▶ **ABOUT THIS TASK**
What you need to produce from the material below is an exact transcription of the lines from the one with "export LEC_CHECK = 0" through the one with "export SYNTH_ARGS = -nofsm -noshare", both included, and no other line.

*** DATASET RECORDS

### config.mk
export PLATFORM = sky130hd
export DESIGN_NAME = cov_stall_monitor
export DESIGN_NICKNAME = d
export VERILOG_FILES = /design/src/rtl/cov_stall_monitor.sv
export SDC_FILE = /design/constraint.sdc
export NUM_CORES = 1
export LEC_CHECK = 0
export ABC_AREA = 1
export CAP_MARGIN = 5
export CORE_ASPECT_RATIO = 1.2
export CORE_UTILIZATION = 45
export CTS_CLUSTER_SIZE = 16
export DETAILED_ROUTE_END_ITERATION = 6
export PLACE_DENSITY = 0.77
export SYNTH_ARGS = -nofsm -noshare
export SYNTH_HDL_FRONTEND = slang
export SYNTH_SLANG_ARGS = --single-unit
### constraint.sdc
create_clock -name clock -period 5 [get_ports clock]
set_input_delay 1.25 -clock clock [delete_from_list [all_inputs] [get_ports clock]]
set_output_delay 1.25 -clock clock [all_outputs]
set_load 0.01 [all_outputs]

******

▶ **YOUR RESPONSE**
export LEC_CHECK = 0
export ABC_AREA = 1
export CAP_MARGIN = 5
export CORE_ASPECT_RATIO = 1.2
export CORE_UTILIZATION = 45
export CTS_CLUSTER_SIZE = 16
export DETAILED_ROUTE_END_ITERATION = 6
export PLACE_DENSITY = 0.77
export SYNTH_ARGS = -nofsm -noshare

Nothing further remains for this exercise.